Considering the destabilising nature of the (American) ABM system, namely the creation of an illusion of inflicting a disarming (nuclear) strike with impunity, a decision on preemptive deployment of assault weapons could be taken when the situation gets harder.

The Russians are responding by a programme of modernizing their weapons delivery systems. It is developing a new generation of long-range nuclear bombers and truck-mounted ballistic missiles. Missiles have been placed closer to NATO countries accepting United States shield technology and its ageing Pacific nuclear submarine fleet which is mostly stationed at the Rybachiy Nuclear Submarine Base near Petropavlovsk-Kamchatsky is being upgraded with the addition of the new Borei-class submarines.

While the role of its Asian fleet is part of what the Russians refer to as one of ‘strategic deterrence’, soldiers on the Western alliance are prone to interpret these measures as evidence of aggressive intent. Arguing against any modification of NATO’s doctrine to one of ‘No First Use’, General Sir Richard Shirreff, a British former deputy supreme allied commander, told the BBC in 2014 that Russia has hardwired “nuclear thinking and capability to every aspect of their defence capability”.

Comments such as Shirreff’s as well as those by United State’s government officials chiding Russia for allegedly being in violation of the Intermediate-Range Nuclear Forces Treaty fail to take into account Russian grievances related to the United States abrogation of the Anti-Ballistic Missile Treaty by NATOs development and deployment of missile shields. At a meeting in November 2015 with high-ranking generals, Vladimir Putin accused the United States of attempting to “neutralize” Russia’s nuclear arsenal through its missile shield project. Russia’s response, he said, would be to “strengthen the potential of its strategic nuclear forces”, including the deployment of “attack systems” capable of nullifying any missile shield.

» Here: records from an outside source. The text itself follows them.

==> config.mk <==
export PLATFORM = sky130hd
export DESIGN_NAME = lc3_mem_access_flat
export DESIGN_NICKNAME = d
export VERILOG_FILES = /design/src/rtl/lc3_mem_access_if.sv /design/src/rtl/lc3_mem_access.sv /design/src/flat_wrapper.sv
export SDC_FILE = /design/constraint.sdc
export NUM_CORES = 1
export LEC_CHECK = 0
export ABC_AREA = 1
export ABC_CLOCK_PERIOD_IN_PS = 2150
export CAP_MARGIN = 30
export CORE_MARGIN = 4
export CORE_UTILIZATION = 40
export CTS_CLUSTER_DIAMETER = 100
export DETAILED_ROUTE_END_ITERATION = 16
export PLACE_DENSITY = 0.78
export SYNTH_ARGS = -nofsm -noshare
export SYNTH_HDL_FRONTEND = slang
export SYNTH_SLANG_ARGS = --single-unit
export TNS_END_PERCENT = 50
==> constraint.sdc <==
create_clock -name clk -period 2.15 [get_ports clk]
set_input_delay 0.215 -clock clk [delete_from_list [all_inputs] [get_ports clk]]
set_output_delay 0.215 -clock clk [all_outputs]
set_load 0.01 [all_outputs]
==> src/rtl/lc3_mem_access_if.sv <==
// Request and memory-bus bundle for the LC-3 memory-access sequencer.
// slave is the sequencer's view; master is the datapath/memory side.
interface lc3_mem_access_if;
    logic        req_valid;
    logic        req_ready;
    logic        req_store;
    logic        req_indirect;
    logic [15:0] ea;
    logic [15:0] wdata;
    logic        done;
    logic [15:0] rsp_data;
    logic        err;
    logic        mem_en;
    logic        mem_we;
    logic [15:0] mem_addr;
    logic [15:0] mem_wdata;
    logic [15:0] mem_rdata;
    logic        mem_ready;

    modport slave (
        input  req_valid, req_store, req_indirect, ea, wdata, mem_rdata, mem_ready,
        output req_ready, done, rsp_data, err, mem_en, mem_we, mem_addr, mem_wdata
    );

    modport master (
        output req_valid, req_store, req_indirect, ea, wdata, mem_rdata, mem_ready,
        input  req_ready, done, rsp_data, err, mem_en, mem_we, mem_addr, mem_wdata
    );
endinterface

==> src/rtl/lc3_mem_access.sv <==
// LC-3 memory-access sequencer: LD/ST/LDR/STR/LDI/STI through MAR/MDR.
// Define LC3_MEM_TIMEOUT_EN to abort accesses that wait TIMEOUT_CYCLES for mem_ready.
module lc3_mem_access #(
    parameter int unsigned TIMEOUT_CYCLES = 255
) (
    input logic              clk,
    input logic              rst_n,
    lc3_mem_access_if.slave  bus
);

    typedef enum logic [1:0] {StIdle, StPtr, StAccess, StDone} stateT;

    stateT       stateQ, stateD;
    logic [15:0] marQ, marD;
    logic [15:0] mdrQ, mdrD;
    logic        storeQ, storeD;

`ifdef LC3_MEM_TIMEOUT_EN
    localparam int unsigned WaitW =
        ($clog2(TIMEOUT_CYCLES + 1) > 8) ? $clog2(TIMEOUT_CYCLES + 1) : 8;

    logic [WaitW-1:0] waitQ, waitD;
    logic [WaitW-1:0] waitInc;
    logic             errQ, errD;
    logic             timeoutHit;

    assign waitInc    = waitQ + WaitW'(1);
    assign timeoutHit = (waitInc == WaitW'(TIMEOUT_CYCLES));
`else
    logic [31:0] unusedTimeout;
    assign unusedTimeout = TIMEOUT_CYCLES;
`endif

    always_ff @(posedge clk or negedge rst_n) begin
        if (!rst_n) begin
            stateQ <= StIdle;
            marQ   <= 16'h0000;
            mdrQ   <= 16'h0000;
            storeQ <= 1'b0;
`ifdef LC3_MEM_TIMEOUT_EN
            waitQ  <= '0;
            errQ   <= 1'b0;
`endif
        end else begin
            stateQ <= stateD;
            marQ   <= marD;
            mdrQ   <= mdrD;
            storeQ <= storeD;
`ifdef LC3_MEM_TIMEOUT_EN
            waitQ  <= waitD;
            errQ   <= errD;
`endif
        end
    end

    always_comb begin
        stateD = stateQ;
        marD   = marQ;
        mdrD   = mdrQ;
        storeD = storeQ;
`ifdef LC3_MEM_TIMEOUT_EN
        waitD  = waitQ;
        errD   = errQ;
`endif
        unique case (stateQ)
            StIdle: begin
                if (bus.req_valid) begin
                    marD   = bus.ea;
                    mdrD   = bus.wdata;
                    storeD = bus.req_store;
                    stateD = bus.req_indirect ? StPtr : StAccess;
`ifdef LC3_MEM_TIMEOUT_EN
                    waitD  = '0;
                    errD   = 1'b0;
`endif
                end
            end
            StPtr: begin
                if (bus.mem_ready) begin
                    marD   = bus.mem_rdata;
                    stateD = StAccess;
`ifdef LC3_MEM_TIMEOUT_EN
                    waitD  = '0;
                end else if (timeoutHit) begin
                    // Pointer never arrived: skip the data access entirely.
                    mdrD   = 16'h0000;
                    errD   = 1'b1;
                    stateD = StDone;
                end else begin
                    waitD  = waitInc;
`endif
                end
            end
            StAccess: begin
                if (bus.mem_ready) begin
                    if (!storeQ) begin
                        mdrD = bus.mem_rdata;
                    end
                    stateD = StDone;
`ifdef LC3_MEM_TIMEOUT_EN
                end else if (timeoutHit) begin
                    mdrD   = 16'h0000;
                    errD   = 1'b1;
                    stateD = StDone;
                end else begin
                    waitD  = waitInc;
`endif
                end
            end
            StDone: begin
                stateD = StIdle;
            end
            default: begin
                stateD = StIdle;
            end
        endcase
    end

    // Strobes come from the state register alone, never from req_valid or mem_ready.
    assign bus.req_ready = (stateQ == StIdle);
    assign bus.mem_en    = (stateQ == StPtr) || (stateQ == StAccess);
    assign bus.mem_we    = (stateQ == StAccess) && storeQ;
    assign bus.done      = (stateQ == StDone);
    assign bus.mem_addr  = marQ;
    assign bus.mem_wdata = mdrQ;
    assign bus.rsp_data  = mdrQ;
`ifdef LC3_MEM_TIMEOUT_EN
    assign bus.err       = (stateQ == StDone) && errQ;
`else
    assign bus.err       = 1'b0;
`endif

endmodule
==> src/flat_wrapper.sv <==
// flat-port wrapper written by rule: the top's interface ports become plain ports
module lc3_mem_access_flat 
#(
    parameter int unsigned TIMEOUT_CYCLES = 255
)
  (clk, rst_n, bus_req_valid, bus_req_store, bus_req_indirect, bus_ea, bus_wdata, bus_mem_rdata, bus_mem_ready, bus_req_ready, bus_done, bus_rsp_data, bus_err, bus_mem_en, bus_mem_we, bus_mem_addr, bus_mem_wdata);
  lc3_mem_access_if bus_i ();
  input logic clk;
  input logic rst_n;
  input wire logic [$bits(bus_i.req_valid)-1:0] bus_req_valid;
  input wire logic [$bits(bus_i.req_store)-1:0] bus_req_store;
  input wire logic [$bits(bus_i.req_indirect)-1:0] bus_req_indirect;
  input wire logic [$bits(bus_i.ea)-1:0] bus_ea;
  input wire logic [$bits(bus_i.wdata)-1:0] bus_wdata;
  input wire logic [$bits(bus_i.mem_rdata)-1:0] bus_mem_rdata;
  input wire logic [$bits(bus_i.mem_ready)-1:0] bus_mem_ready;
  output wire logic [$bits(bus_i.req_ready)-1:0] bus_req_ready;
  output wire logic [$bits(bus_i.done)-1:0] bus_done;
  output wire logic [$bits(bus_i.rsp_data)-1:0] bus_rsp_data;
  output wire logic [$bits(bus_i.err)-1:0] bus_err;
  output wire logic [$bits(bus_i.mem_en)-1:0] bus_mem_en;
  output wire logic [$bits(bus_i.mem_we)-1:0] bus_mem_we;
  output wire logic [$bits(bus_i.mem_addr)-1:0] bus_mem_addr;
  output wire logic [$bits(bus_i.mem_wdata)-1:0] bus_mem_wdata;
  assign bus_i.req_valid = bus_req_valid;
  assign bus_i.req_store = bus_req_store;
  assign bus_i.req_indirect = bus_req_indirect;
  assign bus_i.ea = bus_ea;
  assign bus_i.wdata = bus_wdata;
  assign bus_i.mem_rdata = bus_mem_rdata;
  assign bus_i.mem_ready = bus_mem_ready;
  assign bus_req_ready = bus_i.req_ready;
  assign bus_done = bus_i.done;
  assign bus_rsp_data = bus_i.rsp_data;
  assign bus_err = bus_i.err;
  assign bus_mem_en = bus_i.mem_en;
  assign bus_mem_we = bus_i.mem_we;
  assign bus_mem_addr = bus_i.mem_addr;
  assign bus_mem_wdata = bus_i.mem_wdata;
  lc3_mem_access #(.TIMEOUT_CYCLES(TIMEOUT_CYCLES)) u_core (.clk(clk), .rst_n(rst_n), .bus(bus_i));
endmodule
# [After elaboration in Yosys (flattened, before gate mapping)]
# Cells that the tools add are included.
[totals] inputBits=54 elab_cells=32 out_inout_bits=53 register_bits=35
[classes] eq_ne=7 n_mux=12 n_reduce_logical=9
[op_table] cell="2-to-1 mux 16 bit" n=5
[op_table] cell="one-hot mux 16 bit (2 select lines)" n=2
[op_table] cell="2-to-1 mux 2 bit" n=4
[op_table] cell="!= test 2 bit, second input constant" n=4
[op_table] cell="one-hot mux 2 bit (4 select lines)" n=1
[op_table] cell="AND reduction 3 bit" n=2
[op_table] cell="== test 2 bit, second input constant" n=2
[op_table] cell="AND reduction 4 bit" n=1
[op_table] cell="nonzero test 2 bit" n=2
[op_table] cell="== test 2 x 1 -> 1 bit, second input constant" n=1
[op_table] cell="zero test 2 bit" n=1
[op_table] cell="AND reduction 2 bit" n=1
[op_table] cell="logical AND 1 bit" n=1
[op_table] cell="logical OR 1 bit" n=1

# [Logic depth before layout (Yosys ltp)]
# Gate-level depths: netlist (run 1).
[logic_depth] ltp_word=3 mapped_depth=9

# [Least setup slack after synthesis (run 1)]
# No wires, ideal clock.
[synth_timing] kind="register -> register" from="register u_core.stateQ[0]" to="register u_core.mdrQ[0], in the netlist u_core.bus.mem_wdata[0]" setup_slack_ns=0.660 setup_ns=0.117 synth_period_minus_slack_ns=1.490 arrival_time_ns=1.373 path_stages_with_launch=9 cell_sequence="dfrtp_1 -> inv_1 -> ha_1 -> nand2_2 -> nand2_4 -> nand2_4 -> buf_6 -> nand2_1 -> nand2_1"
[synth_between] elab_chain_cells=3 word_cells_on_any_way=8 classes_between="eq/ne: 4; mux: 1; reduce/logical: 3"
[synth_rtl] element="from (decl)" line="lc3_mem_access.sv:13" text="stateT stateQ, stateD;"
[synth_rtl] element="from (signal assigned)" line="lc3_mem_access.sv:36" text="stateQ <= StIdle;"
[synth_rtl] element="from (signal assigned)" line="lc3_mem_access.sv:45" text="stateQ <= stateD;"
[synth_rtl] element="zero test 2 bit *"
[synth_rtl] element="via bus_req_ready" line="flat_wrapper.sv:17" text="output wire logic [$bits(bus_i.req_ready)-1:0] bus_req_ready;"
[synth_rtl] element="!= test 2 bit (no line) or nonzero test 2 bit (tied branches)"
[synth_rtl] element="AND reduction 4 bit (no line)"
[synth_rtl] element="to (signal assigned)" line="lc3_mem_access.sv:47" text="mdrQ <= mdrD;"
[synth_rtl] element="to (decl)" line="lc3_mem_access.sv:15" text="logic [15:0] mdrQ, mdrD;"
# The timed path passes the listed nets; every way through them passes the cells marked *.
# A chain may end at the register's enable or synchronous reset.

# [Worst setup path in the final report (run 1)]
[layout_timing] from="register u_core.stateQ[0]" to="output bus_mem_we"
[layout_between] elab_chain_cells=2
[layout_rtl] element="== test 2 bit" line="lc3_mem_access.sv:122" text="assign bus.mem_we = (stateQ == StAccess) && storeQ;"
[layout_rtl] element="logical AND 1 bit" line="lc3_mem_access.sv:122"
[layout_rtl] element="to (decl)" line="flat_wrapper.sv:22" text="output wire logic [$bits(bus_i.mem_we)-1:0] bus_mem_we;"
# No other way between the ends.

==> results of run 1 <==
per-layer routing:
metal	up-vias	routed length (µm)	global-route usage, %	part of all wire, %
li1	1067	-	-	-
met1	918	2530	24.5	43
met2	56	2930	30.0	50
met3	4	300	2.77	5.2
met4	0	59	5.74	1.0
met5	-	0	0	0
cell usage after synthesis:
cell type,number
a21oi_1,1
a31oi_1,1
buf_2,4
buf_4,19
buf_6,4
clkbuf_1,1
conb_1,1
dfrtp_1,35
ha_1,7
inv_1,23
inv_2,3
nand2_1,154
nand2_2,2
nand2_4,4
nand3_1,17
nand3_2,1
nor2_1,2
nor2_2,1
nor2_4,1
o21a_1,1
o21ai_0,17
o21ai_4,1
worst reg2reg max path, stage by stage (launching register included):
cell and delay (ns):
dfrtp_1 0.43, inv_1 0.14, ha_1 0.31, nor2_2 0.09
inv_1 0.07, nand3_2 0.27, nand2_1 0.16, nand2_1 0.06
state kept, by name, summed over array words and instances, names as in the netlist:
signal and count:
u_core.storeQ 1, u_core.bus.mem_addr 16, u_core.stateQ 2, u_core.bus.mem_wdata 16
layout make-up:
| type | instances | area share (%) |
|---|---|---|
| clock inverter | 1 | 0.157 |
| sequential | 35 | 27.6 |
| tap | 70 | 2.76 |
| multi-input combinational | 211 | 30.4 |
| clock buffer | 7 | 2.40 |
| timing repair buffer | 108 | 33.6 |
| inverter | 26 | 3.07 |
where the power goes:
group          internal, mW  switching, mW  leakage (nW)
Combinational          1.37           1.51          1.14
Clock                 0.227          0.226        0.0422
Sequential            0.994          0.226         0.433
logic make-up (layout without fill, tap and decap cells):
family	Yosys count	after routing
adders and majority gates	7	7
and+or+nand+nor	182	182
other	1	1
AOI/OAI and AO/OA	21	21
buffers and inverters	54	142
DFF	35	35
final timing paths:
check | startpoint | to | slack (ns) | depth (start not counted)
max | u_core.stateQ[0]$_DFFE_PN0P_ | bus_mem_we | 0.15 | 5
min | rst_n | u_core.bus.mem_wdata[4]$_DFFE_PN0P_ | 0.01 | 1
max reg2reg | u_core.stateQ[1]$_DFFE_PN0P_ | u_core.bus.mem_addr[8]$_DFFE_PN0P_ | 0.51 | 7
min reg2reg | u_core.bus.mem_addr[10]$_DFFE_PN0P_ | u_core.bus.mem_addr[10]$_DFFE_PN0P_ | 0.48 | 2
max in group asynchronous | rst_n | u_core.bus.mem_addr[2]$_DFFE_PN0P_ | 1.63 | 1
min in group clk | u_core.bus.mem_addr[10]$_DFFE_PN0P_ | u_core.bus.mem_addr[10]$_DFFE_PN0P_ | 0.48 | 2
metrics by stage:
stage,hold slack (ns),utilization (%)
floorplan,-0.0806,-
global placement,0.339,59.9
detailed placement,0.346,59.9
CTS,0.0461,61.4
global route,0.0761,61.4
finish,0.0148,61.4
==> results.py, run 1 <==
metrics = {
    "status": {
        "outcome": "finished clean",
    },
    "power_and_ir_drop": {
        "p_leak_nw": 1.62,
        "p_total_mw": 4.55,
        "peakVddDrop_v": 0.000829,
        "cellPowerDensity_nw_per_um2": 1430,
    },
    "route": {
        "drtIter0Drc": 54,
        "drtAntennaViolNets": 0,
        "vias": 2045,
        "via_per_inst": 4.47,
        "wl_per_cell_um": 12.7,
        "drc_errors": 0,
        "wirelength_um": 5820,
        "firstDrtPassIters": 4,
    },
    "floorplan": {
        "fp.dieW_um": 81.4,
        "dieHeight_um": 81.4,
        "core_um2": 5170,
        "dieArea_um2": 6620,
        "rows": 26,
        "ios": 107,
        "start_util_pct": 41.6,
    },
    "timing": {
        "fin_crit_sh_pct": 92.8,
        "rsz0062_at_grt": "false",
        "tns_ns": 0,
        "finalSetupViolCount": 0,
        "fin_skew_ns": 0.00737,
        "timing.final.ws_setup_ns": 0.155,
        "max_freq_mhz": 501,
        "period_needed_ns": 2.00,
        "worstMarginPinSlew_ns": 0.795,
        "slew_viol_final": 0,
        "hold_viol_final": 0,
        "max_slew_margin_pct": 47.0,
    },
    "clock_network": {
        "ctsHoldBuffers": 0,
        "worstSkewPairLatency_ns": 0.28,
        "cts_made_buffers": 5,
        "post_cts_buffers": 0,
        "htreeDepth": 2,
        "cts_max_path_buffers": 2,
        "clkTransAtPathRegs_ns": 0.07,
        "clockRootBuffer": "clkbuf_8",
        "cts_tree": "built",
        "cts_resized": 0,
        "clock-sinks": 35,
    },
    "final_layout": {
        "layout_commonest_cell": "nand2_1",
        "fillerInstances": 477,
        "seqCellArea_um2": 876,
        "final_cell_mix": "nand2_1 (154), clkdlybuf4s50_1 (104), dfrtp_1 (35)",
        "multi_input_area_um2": 967,
        "fin_nets": 448,
        "synthToLayoutAreaGrowth_pct": 47.7,
        "antenna_cells": 0,
        "drive_above_1_share_pct": 5.93,
        "stdcell_area_um2": 3180,
        "layout.cells.non_filler": 458,
    },
    "logic_synthesis": {
        "synth-compound-area-share_pct": 5.58,
        "synth_top_family_by_area": "simple AND/OR/NAND/NOR gates",
        "synthTopCellsByArea": "dfrtp_1 (41%), nand2_1 (27%), buf_4 (6.6%), ha_1 (4.1%), inv_1 (4.0%)",
        "synth_xor_area_share_pct": 0,
        "syn_area_um2": 2150,
        "synth_fp_nets": 361,
        "ys_seq_area_share_pct": 40.7,
        "synth_top_area_share_pct": 40.7,
        "yosys.area.top_type": "dfrtp_1",
        "ys_warn_count": 0,
        "synth-adder-area-share_pct": 4.07,
        "netlist_instances": 300,
        "synth-seq-cells": 35,
        "synthesis.area_per_instance_um2": 7.17,
        "muxShareOfSynthArea_pct": 0,
        "synth_simple_gate_area_share_pct": 35.1,
        "ys_types": 22,
    },
    "job": {
        "maxCapViolations": 0,
    },
    "worst_setup_path": {
        "crit_top_cell": "inv_1",
        "critPathRequiredTime_ns": 1.93,
        "path_cells": "inv_1, ha_1, nand2_1, inv_1, clkdlybuf4s50_1",
        "slowest_stage": "clkdlybuf4s50_1",
        "max_stage_delay_ns": 0.53,
        "worstSetupPathType": "reg2out",
        "crit_family": "buffers and inverters",
        "worst_ep_arrival_time_ns": 1.78,
        "cp_max_fo": 5,
        "crit_buf_inv": 3,
        "crit_path_end_kind": "output port",
        "cp-start-kind": "register",
    },
    "global_routing": {
        "grt_overflow": 0,
        "grt_max_degree": 36,
        "grt_antenna_before_repair": 0,
        "gr-usage-all-layers_pct": 18.2,
        "grt_pass1_wl_um": 9300,
        "grt_pass1_vias": 1899,
    },
    "placement": {
        "port_buffers": 105,
        "routabilityCongestion": 0.868,
        "dp_hpwl_um": 4660,
        "place_area_um2": 3100,
        "dp_cells": 450,
        "pre_cts_slack_ns": 0.447,
    },
    "min_path": {
        "hold_path_class": "in2async",
    },
}
(Power assumes the default switching activity.)
==> run 2: changes to the inputs <==
--- a/config.mk
+++ b/config.mk
@@ -13,6 +13,7 @@
 export CTS_CLUSTER_DIAMETER = 100
 export DETAILED_ROUTE_END_ITERATION = 16
 export PLACE_DENSITY = 0.78
+export SLEW_MARGIN = 25
 export SYNTH_ARGS = -nofsm -noshare
 export SYNTH_HDL_FRONTEND = slang
 export SYNTH_SLANG_ARGS = --single-unit
==> results of run 2 <==
Same layout as run 1: the final DEF is identical, and so are final timing and power.
==> run 3: changes to the inputs <==
--- a/config.mk
+++ b/config.mk
@@ -6,13 +6,13 @@
 export NUM_CORES = 1
 export LEC_CHECK = 0
 export ABC_AREA = 1
-export ABC_CLOCK_PERIOD_IN_PS = 2150
 export CAP_MARGIN = 30
 export CORE_MARGIN = 4
 export CORE_UTILIZATION = 40
 export CTS_CLUSTER_DIAMETER = 100
 export DETAILED_ROUTE_END_ITERATION = 16
 export PLACE_DENSITY = 0.78
+export SKIP_LAST_GASP = 1
 export SLEW_MARGIN = 25
 export SYNTH_ARGS = -nofsm -noshare
 export SYNTH_HDL_FRONTEND = slang
==> results of run 3 <==
Same layout as run 1: the final DEF is identical, and so are final timing and power.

The global management of nuclear arsenals has always been played as a game of sorts. Within it are strategies and counter-strategies that have taken into account matters such as political gamesmanship, shifting international alliances, geo-political developments and advances in technology. But while the American-Soviet Cold War has long ended and statistics such as those released by the Peace Research Institute Oslo indicate a steady and marked decline since the end of the Second World War in the overall number of deaths sustained globally through wars, the world is a more dangerous place when there are rising tensions between the nuclear armed superpowers.

The recent acrimonious breakdown in US-Russian efforts at cooperating  in Syria as well as Russia’s withdrawal from a nuclear security pact offer clear illustrations of this drift as do the planned extensive troop buildups and massive military exercises on NATO’s eastern flank. Meanwhile in Russia, where public opinion polls suggest the average person believes that a war with the West is inevitable, the government has launched a nationwide civil defence training exercise involving 200,000 emergency personnel and the co-operation of 40 million civilians to ensure that the country is prepared in the event of a nuclear, chemical and biological attack from the West.

Unlike during the Cold War, there are no large, vocal anti-nuclear campaign groups organising demonstrations and making public appeals. While there is a press, the American mainstream media has failed to put these issues squarely into the public domain. The coverage of dangerous Russo-American confrontations such as Ukraine and Syria which ultimately should bring the wider issue of nuclear strategy to the fore is edited, biased and highly compartmentalized. Among America’s political leadership there is silence and incoherence. This state of affairs has resulted in a misdirected discourse and a cruelly misinformed public.

It is a debate which America continues to bypass at its own peril.